→ **TASK STATEMENT**:
Reproduce each line from the first in the data through the line that contains "export BUFFER_PORTS_ARGS = -buffer_cell" exactly; give nothing else.

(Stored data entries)
══════════
File: config.mk
export PLATFORM = sky130hd
export DESIGN_NAME = mmio_uart_tx
export DESIGN_NICKNAME = d
export VERILOG_FILES = /design/src/rtl/uart_pkg.sv /design/src/rtl/sync_fifo.sv /design/src/rtl/mmio_uart_tx.sv
export SDC_FILE = /design/constraint.sdc
export NUM_CORES = 1
export LEC_CHECK = 0
export BUFFER_PORTS_ARGS = -buffer_cell sky130_fd_sc_hd__buf_2
export CORE_ASPECT_RATIO = 0.6
export CORE_MARGIN = 4
export CORE_UTILIZATION = 43
export CTS_CLUSTER_SIZE = 25
export DETAILED_ROUTE_END_ITERATION = 6
export GPL_TIMING_DRIVEN = 0
export SLEW_MARGIN = 20
export SYNTH_ARGS = -nofsm -noshare
export SYNTH_HDL_FRONTEND = slang
export SYNTH_HIERARCHICAL = 1
export SYNTH_SLANG_ARGS = --single-unit
File: constraint.sdc
create_clock -name clk -period 4 [get_ports clk]
set_input_delay 0.8 -clock clk [delete_from_list [all_inputs] [get_ports clk]]
set_output_delay 0.8 -clock clk [all_outputs]
set_load 0.05 [all_outputs]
══════════
→ **YOUR SOLUTION**:
File: config.mk
export PLATFORM = sky130hd
export DESIGN_NAME = mmio_uart_tx
export DESIGN_NICKNAME = d
export VERILOG_FILES = /design/src/rtl/uart_pkg.sv /design/src/rtl/sync_fifo.sv /design/src/rtl/mmio_uart_tx.sv
export SDC_FILE = /design/constraint.sdc
export NUM_CORES = 1
export LEC_CHECK = 0
export BUFFER_PORTS_ARGS = -buffer_cell sky130_fd_sc_hd__buf_2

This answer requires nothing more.